$ cat config.mk
export PLATFORM = sky130hd
export DESIGN_NAME = run_done_controller_flat
export DESIGN_NICKNAME = d
export VERILOG_FILES = /design/src/rtl/run_done_if.sv /design/src/rtl/run_done_controller.sv /design/src/flat_wrapper.sv
export SDC_FILE = /design/constraint.sdc
export NUM_CORES = 1
export LEC_CHECK = 0
export BUFFER_PORTS_ARGS = -buffer_cell sky130_fd_sc_hd__buf_2
export CORE_ASPECT_RATIO = 0.8
export CORE_MARGIN = 3
export CORE_UTILIZATION = 40
export CTS_BUF_LIST = sky130_fd_sc_hd__clkbuf_16
export CTS_CLUSTER_SIZE = 8
export DETAILED_ROUTE_END_ITERATION = 8
export PLACE_DENSITY = 0.65
export SYNTH_ARGS = -nofsm -noshare
export SYNTH_HDL_FRONTEND = slang
export SYNTH_SLANG_ARGS = --single-unit
$ cat constraint.sdc
create_clock -name clk -period 2.65 [get_ports clk]
set_clock_uncertainty 0.05 [all_clocks]
set_input_delay 0.1325 -clock clk [delete_from_list [all_inputs] [get_ports clk]]
set_output_delay 0.1325 -clock clk [all_outputs]
set_load 0.02 [all_outputs]
$ cat src/rtl/run_done_if.sv
// Instruction-stream / status bundle between the processor front end and run_done_controller.
// The timeout wire exists only when RUN_WATCHDOG_EN is defined.
interface run_done_if #(
    parameter int CYCLE_W  = 32,
    parameter int OPCODE_W = 4
);
    logic                instr_valid;
    logic [OPCODE_W-1:0] opcode;
    logic                vec_busy;
    logic                run_en;
    logic                Done;
    logic [CYCLE_W-1:0]  cycle_count;
    logic [CYCLE_W-1:0]  instr_count;
`ifdef RUN_WATCHDOG_EN
    logic                timeout;
`endif

    modport master (
        output instr_valid,
        output opcode,
        output vec_busy,
        input  run_en,
        input  Done,
        input  cycle_count,
        input  instr_count
`ifdef RUN_WATCHDOG_EN
        , input timeout
`endif
    );

    modport slave (
        input  instr_valid,
        input  opcode,
        input  vec_busy,
        output run_en,
        output Done,
        output cycle_count,
        output instr_count
`ifdef RUN_WATCHDOG_EN
        , output timeout
`endif
    );
endinterface

$ cat src/rtl/run_done_controller.sv
// Run/halt sequencer: START -> RUN -> DRAIN -> DONE with saturating cycle/instruction counters.
// Optional watchdog (MAX_CYCLES limit, timeout output) is built when RUN_WATCHDOG_EN is defined.
module run_done_controller #(
    parameter int                  CYCLE_W      = 32,
    parameter int                  OPCODE_W     = 4,
    parameter logic [OPCODE_W-1:0] HALT_OPCODE  = 4'hF,
    parameter int                  DRAIN_CYCLES = 2
`ifdef RUN_WATCHDOG_EN
    , parameter int                MAX_CYCLES   = 100000
`endif
) (
    input logic       clk,
    input logic       reset,
    run_done_if.slave bus
);
    localparam logic [1:0] ST_START = 2'd0;
    localparam logic [1:0] ST_RUN   = 2'd1;
    localparam logic [1:0] ST_DRAIN = 2'd2;
    localparam logic [1:0] ST_DONE  = 2'd3;

    localparam int               DRAIN_W    = (DRAIN_CYCLES > 1) ? $clog2(DRAIN_CYCLES) : 1;
    localparam logic [DRAIN_W-1:0] DRAIN_LAST = DRAIN_W'(DRAIN_CYCLES - 1);

    logic [1:0]         state_r;
    logic [1:0]         state_s;
    logic [CYCLE_W-1:0] cycle_r;
    logic [CYCLE_W-1:0] cycle_s;
    logic [CYCLE_W-1:0] instr_r;
    logic [CYCLE_W-1:0] instr_s;
    logic [DRAIN_W-1:0] drain_r;
    logic [DRAIN_W-1:0] drain_s;
    logic               run_en_r;
    logic               done_r;
    logic               timeout_r;
    logic               timeout_s;

    // Counters stick at all-ones instead of wrapping.
    function automatic logic [CYCLE_W-1:0] sat_inc(input logic [CYCLE_W-1:0] v);
        if (&v) begin
            return v;
        end else begin
            return v + CYCLE_W'(1);
        end
    endfunction

    // Next-state and counter update logic.
    always_comb begin
        state_s   = state_r;
        cycle_s   = cycle_r;
        instr_s   = instr_r;
        drain_s   = drain_r;
        timeout_s = timeout_r;
        case (state_r)
            ST_START: begin
                state_s = ST_RUN;
            end
            ST_RUN: begin
                cycle_s = sat_inc(cycle_r);
                if (bus.instr_valid) begin
                    instr_s = sat_inc(instr_r);
                    if (bus.opcode == HALT_OPCODE) begin
                        state_s = ST_DRAIN;
                        drain_s = {DRAIN_W{1'b0}};
                    end else begin
                        state_s = ST_RUN;
                    end
                end else begin
                    state_s = ST_RUN;
                end
            end
            ST_DRAIN: begin
                cycle_s = sat_inc(cycle_r);
                if (drain_r == DRAIN_LAST) begin
                    drain_s = drain_r;
                end else begin
                    drain_s = drain_r + DRAIN_W'(1);
                end
                // Exit only once the minimum drain time has elapsed and the vector unit is idle.
                if ((drain_r == DRAIN_LAST) && !bus.vec_busy) begin
                    state_s = ST_DONE;
                end else begin
                    state_s = ST_DRAIN;
                end
            end
            ST_DONE: begin
                state_s = ST_DONE;
            end
            default: begin
                state_s = ST_START;
            end
        endcase
`ifdef RUN_WATCHDOG_EN
        // Watchdog overrides any other transition, including a coincident halt.
        if (((state_r == ST_RUN) || (state_r == ST_DRAIN)) &&
            (cycle_r == CYCLE_W'(MAX_CYCLES - 1))) begin
            cycle_s   = CYCLE_W'(MAX_CYCLES);
            state_s   = ST_DONE;
            timeout_s = 1'b1;
        end else begin
            timeout_s = timeout_s;
        end
`endif
    end

    // State, counters and registered status outputs.
    always_ff @(posedge clk or negedge reset) begin
        if (!reset) begin
            state_r   <= ST_START;
            cycle_r   <= {CYCLE_W{1'b0}};
            instr_r   <= {CYCLE_W{1'b0}};
            drain_r   <= {DRAIN_W{1'b0}};
            run_en_r  <= 1'b0;
            done_r    <= 1'b0;
            timeout_r <= 1'b0;
        end else begin
            state_r   <= state_s;
            cycle_r   <= cycle_s;
            instr_r   <= instr_s;
            drain_r   <= drain_s;
            run_en_r  <= (state_s == ST_RUN);
            done_r    <= (state_s == ST_DONE);
            timeout_r <= timeout_s;
        end
    end

    assign bus.run_en      = run_en_r;
    assign bus.Done        = done_r;
    assign bus.cycle_count = cycle_r;
    assign bus.instr_count = instr_r;
`ifdef RUN_WATCHDOG_EN
    assign bus.timeout     = timeout_r;
`endif

endmodule

$ cat src/flat_wrapper.sv
// flat-port wrapper written by rule: the top's interface ports become plain ports
module run_done_controller_flat 
#(
    parameter int                  CYCLE_W      = 32,
    parameter int                  OPCODE_W     = 4,
    parameter logic [OPCODE_W-1:0] HALT_OPCODE  = 4'hF,
    parameter int                  DRAIN_CYCLES = 2

)
  (clk, reset, bus_instr_valid, bus_opcode, bus_vec_busy, bus_run_en, bus_Done, bus_cycle_count, bus_instr_count);
  run_done_if #(.CYCLE_W(CYCLE_W), .OPCODE_W(OPCODE_W)) bus_i ();
  input logic clk;
  input logic reset;
  input wire logic [$bits(bus_i.instr_valid)-1:0] bus_instr_valid;
  input wire logic [$bits(bus_i.opcode)-1:0] bus_opcode;
  input wire logic [$bits(bus_i.vec_busy)-1:0] bus_vec_busy;
  output wire logic [$bits(bus_i.run_en)-1:0] bus_run_en;
  output wire logic [$bits(bus_i.Done)-1:0] bus_Done;
  output wire logic [$bits(bus_i.cycle_count)-1:0] bus_cycle_count;
  output wire logic [$bits(bus_i.instr_count)-1:0] bus_instr_count;
  assign bus_i.instr_valid = bus_instr_valid;
  assign bus_i.opcode = bus_opcode;
  assign bus_i.vec_busy = bus_vec_busy;
  assign bus_run_en = bus_i.run_en;
  assign bus_Done = bus_i.Done;
  assign bus_cycle_count = bus_i.cycle_count;
  assign bus_instr_count = bus_i.instr_count;
  run_done_controller #(.CYCLE_W(CYCLE_W), .OPCODE_W(OPCODE_W), .HALT_OPCODE(HALT_OPCODE), .DRAIN_CYCLES(DRAIN_CYCLES)) u_core (.clk(clk), .reset(reset), .bus(bus_i));
endmodule
* Word-level counts from Yosys, hierarchy flattened
Index checks and enable logic that the tools add are counted.
** Storage, ports and cells
- Output and inout bits :: 66
- Word-level logic and storage cells :: 37
- Register bits :: 69
- Bits of input ports :: 8
** Operators by class
- Reductions and logical operators :: 10
- Muxes and demuxes :: 8
- Equality and inequality tests :: 8
- Bitwise gates (word level) :: 2
- $add $sub $neg :: 3
** Operators by type and width (count)
- adder 32 x 1 -> 32 bit, second input constant :: 2
- AND reduction 32 bit :: 2
- case mux 2 bit (4 select lines) :: 1
- == test 2 bit, second input constant :: 3
- AND reduction 3 bit :: 2
- == test 2 x 1 -> 1 bit, second input constant :: 2
- == test 4 bit, second input constant :: 1
- 2-to-1 mux 1 bit :: 4
- 2-to-1 mux 2 bit :: 2
- logical NOT 2 bit :: 1
- inequality test 2 x 1 -> 1 bit, second input constant :: 1
- inequality test 2 bit, second input constant :: 1
- inverter 1 bit :: 2
- case mux 1 bit (2 select lines) :: 1
- AND reduction 2 bit :: 1
- nonzero test 2 bit :: 1
- OR reduction 2 bit :: 1
- adder 1 bit, second input constant :: 1
- logical AND 1 bit :: 1
- logical NOT 1 bit :: 1

* Logic depth before layout (Yosys ltp)
- Word-level depth :: 5
- Gate-level depth with buffers :: 8
- Mapped depth without buffers :: 7

* Least setup slack after synthesis
No wires, ideal clock.
- Kind :: reg2reg
- From :: register u_core.cycle_r[0] (netlist: u_core.bus.cycle_count[0])
- To :: register u_core.cycle_r[6] (netlist: u_core.bus.cycle_count[6])
- Buffers on the path :: 1
- Path slack :: 0.457 ns
- Library setup time :: 0.132 ns
- Period minus slack after synthesis :: 2.193 ns
- Cell stages (with the launch flop) :: 8
- Arrival :: 2.011 ns
- Data required time :: 2.468 ns
- Path through :: dfrtp_1 -> ha_1 -> and4_1 -> nand4_1 -> or4_4 -> buf_6 -> nand4_1 -> xnor2_1
** Between the ends
- Longest elaborated chain between the ends :: 3
- Elaborated cells between the ends (all ways) :: 4
- Those cells by class :: add/sub (1); bitwise (1); reduce/logical (2)
** RTL lines
- start: declaration :: RTL line run_done_controller.sv:26 : logic [CYCLE_W-1:0] cycle_r;
- start signal: assignment :: RTL line run_done_controller.sv:109 : cycle_r <= {CYCLE_W{1'b0}};
- start signal: assignment :: RTL line run_done_controller.sv:117 : cycle_r <= cycle_s;
- branches (longest 3 deep; another with adder 32 x 1 -> 32 bit)
Parallel ways; which one is timed is not known.
A chain may end at the register's enable or synchronous reset.

* Worst setup path after layout
- From :: register u_core.cycle_r[0] (netlist: u_core.bus.cycle_count[0])
- To :: register u_core.cycle_r[1] (netlist: u_core.bus.cycle_count[1])
Same word-level chain as after synthesis.

==> results.json <==
{
  "status": "completed",
  "ys_seq_area_share_pct": 52.0,
  "syn_nets": 321,
  "wl_microns": 7180,
  "yosysWarnings": 0,
  "intPower_mw": 2.08,
  "setup_tns_ps": 0,
  "power_frac_seq_pct": 44.2,
  "fillerInstances": 745,
  "io_buffer_count": 73,
  "initial_core_util_pct": 41.6,
  "synth_seq_cells": 69,
  "dr.pass1.iters": 4,
  "cts.sinks": 69,
  "fmax_ghz": 0.443,
  "p_clk_share_pct": 32.8,
  "synth.avg_cell_area_sq_um": 10.8,
  "grt_pass1_wl_microns": 12100,
  "coreArea_sq_um": 7980,
  "antenna_left": 0,
  "worst_pin_slew_ps": 700,
  "p_per_area_nw_per_um2": 743,
  "antenna_found_initial": 0,
  "finalNetCount": 406,
  "worstPathArrival_ps": 2410,
  "grt_usage_pct": 16.2,
  "die-height_microns": 87.5,
  "path_cells": "ha_1 > and4_1 > nand4_1 > o41ai_4 > mux2_1",
  "critical-path-max-stage-delay_ps": 600,
  "cts_tree": "built",
  "hold_violations": 0,
  "p_comb_share_pct": 23.0,
  "drc": 0,
  "leakagePower_nw": 1.97,
  "power_mw": 3.05,
  "relSlewSlack_pct": 52.1,
  "grt_pass1_vias": 2454,
  "min_to": "u_core.bus.instr_count[2]",
  "cts_buffer_depth": 2,
  "cts_root_buf": "clkbuf_16",
  "num_vias": 2620,
  "cts_max_level": 3,
  "slew_viol_final": 0,
  "crit_fanout": 6,
  "peakVddDrop_v": 0.000427,
  "min_path_cells": 3,
  "synthToLayoutAreaGrowth_pct": 23.5,
  "layout_commonest_cell": "buf_2",
  "holdWs_ps": 92.8,
  "finalCriticalPeriod_ps": 2260,
  "rows": 29,
  "die_w_microns": 108,
  "reg2reg_to": "u_core.bus.cycle_count[1]",
  "num_antenna_cells": 0,
  "switching_share_pct": 31.8,
  "syn-instance-count": 307,
  "ys_types": 37,
  "reg2regPathDepth": 5,
  "finalCritPeriodShare_pct": 85.2,
  "regArea_sq_um": 1730,
  "setup_violations": 0,
  "rsz0062_at_grt": "false",
  "multiInputGateArea_sq_um": 1540,
  "p_sw_mw": 0.970,
  "timing.rr.start": "u_core.bus.cycle_count[0]",
  "path_class": "flip-flop to flip-flop",
  "critPathCaptureType": "flip-flop",
  "drtIter0Drc": 115,
  "crit_slowest_cell": "o41ai_4",
  "routed_via_density": 5.20,
  "wire_per_inst_microns": 14.2,
  "place_congestion": 0.807,
  "r2r_slack_ps": 390,
  "cap_violations": 0,
  "grt_overflow": 0,
  "clkTransAtPathRegs_ps": 50,
  "die_area_sq_um": 9440,
  "grt_max_degree": 42,
  "hp-class": "primary input to flip-flop",
  "layout-drive-gt1-share_pct": 25.0,
  "start_kind": "flip-flop",
  "worstHoldStart": "bus_instr_valid",
  "cp.required_ps": 2800,
  "io_pins": 74,
  "dpl.hpwl_microns": 5210,
  "cts_resized": 0,
  "layout_common_cells": "73 x buf_2, 69 x dfrtp_1, 46 x xnor2_1",
  "cts-buffers-inserted": 9,
  "synth_area_sq_um": 3320,
  "insertion_delay_ps": 320
}
-- power by group through the flow --
stage          Sequential (mW)  Clock, mW  Combinational, mW
5_1_grt                   1.37       1.08              0.781
3_5_place_dp              1.36          0              0.705
3_3_place_gp              1.35          0              0.694
2_1_floorplan             1.47          0              0.349
4_1_cts                   1.35       1.03              0.711
6_report                  1.35       1.00              0.700
-- per-layer routing --
layer  GRT usage (%)  vias to the layer above  routed length, microns
met2            24.1                       72                    3190
met1            23.3                     1276                    3500
met3            3.93                       10                     383
met4            5.50                        0                     105
li1                -                     1262                       -
met5               0                        -                       0
-- worst max-delay path by stage --
stage | cells past startpoint | from | slack [ps] | to
detailed placement | 5 | u_core.bus.cycle_count[0] | 410 | u_core.bus.cycle_count[1]
floorplan | 7 | u_core.bus.cycle_count[0] | 460 | u_core.bus.cycle_count[6]
finish | 5 | u_core.bus.cycle_count[0] | 390 | u_core.bus.cycle_count[1]
global route | 7 | u_core.state_r[0] | 160 | u_core.bus.cycle_count[18]
CTS | 7 | u_core.state_r[1] | 390 | u_core.bus.cycle_count[30]
global placement | 7 | u_core.state_r[0] | 500 | u_core.bus.cycle_count[29]
-- synth_stat cells (all sizes together) --
master / n / share of area, %
dfrtp: 69 / 52
xnor2: 46 / 12
nand3: 35 / 5.8
nand4: 26 / 4.9
nor2: 23 / 2.6
nand2: 19 / 2.1
and3: 14 / 2.7
xor2: 12 / 3.2
nor3: 9 / 1.4
inv: 7 / 0.79
ha: 6 / 2.3
and4: 4 / 1.1
or3: 4 / 0.90
a21oi: 3 / 0.45
a31oi: 3 / 0.57
and2: 3 / 0.57
buf: 3 / 0.64
mux2: 3 / 1.0
nor2b: 3 / 0.57
a2111oi: 2 / 1.1
clkbuf: 2 / 0.23
nor4: 2 / 0.38
or2: 2 / 0.38
a41oi: 1 / 0.26
nand2b: 1 / 0.19
nor3b: 1 / 0.23
o2111ai: 1 / 0.26
o21a: 1 / 0.23
o41ai: 1 / 0.83
or4: 1 / 0.34
-- flip-flops by register name, indices dropped and copies added (netlist names) --
| register | flops |
|---|---|
| u_core.bus.Done | 1 |
| u_core.bus.cycle_count | 32 |
| u_core.bus.instr_count | 32 |
| u_core.bus.run_en | 1 |
| u_core.drain_r | 1 |
| u_core.state_r | 2 |
-- worst max-delay path, delay by kind of cell, from the launching register on --
| kind | cells | cell delay (ps) |
|---|---|---|
| muxes | 1 | 370 |
| and+or+nand+nor | 2 | 490 |
| AOI/OAI and AO/OA | 1 | 600 |
| adders and majority gates | 1 | 230 |
| DFF | 1 | 400 |
-- through the flow --
| stage | util [%] | std cells | setup slack, ps | area, sq um |
|---|---|---|---|---|
| after floorplan | - | 307 | 457 | 3320 |
| after global placement | 48.1 | 488 | 501 | 3840 |
| after detailed placement | 48.1 | 488 | 409 | 3840 |
| after CTS | 51.4 | 504 | 391 | 4100 |
| after global routing | 51.4 | 504 | 164 | 4100 |
| final | 51.4 | 504 | 391 | 4100 |
-- area by class of cell --
cell class / count / share of cell area, %
clock inverters: 6 / 0.580
multi-input cells: 226 / 37.5
well taps: 108 / 3.29
flip-flops and latches: 69 / 42.1
clock buffers: 9 / 5.49
repair buffers: 79 / 10.4
inverters: 7 / 0.641
-- cell families (layout without fill, tap and decap cells) --
logic type,after synthesis,after routing,share of synthesized area [%]
AO/OA/AOI/OAI,12,12,3.69
XOR/XNOR,58,58,15.3
adder cells (fa/ha/maj),6,6,2.26
buffers and inverters,12,101,1.66
flip-flops,69,69,52.0
multiplexers,3,3,1.02
AND/OR/NAND/NOR,147,147,24.1
-- repair_timing --
item | in CTS | in global routing
hold buffers | 1 | 0
setup endpoints to repair | 0 | 0
buffers inserted | 0 | 0
hold endpoints to repair | 28 | 0
No activity file was read; power rests on OpenSTA's default activity.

- - - - -

* What is required *
The answer should be a single number: how many lines of the entries hold "synthesis".

* Answer section *
4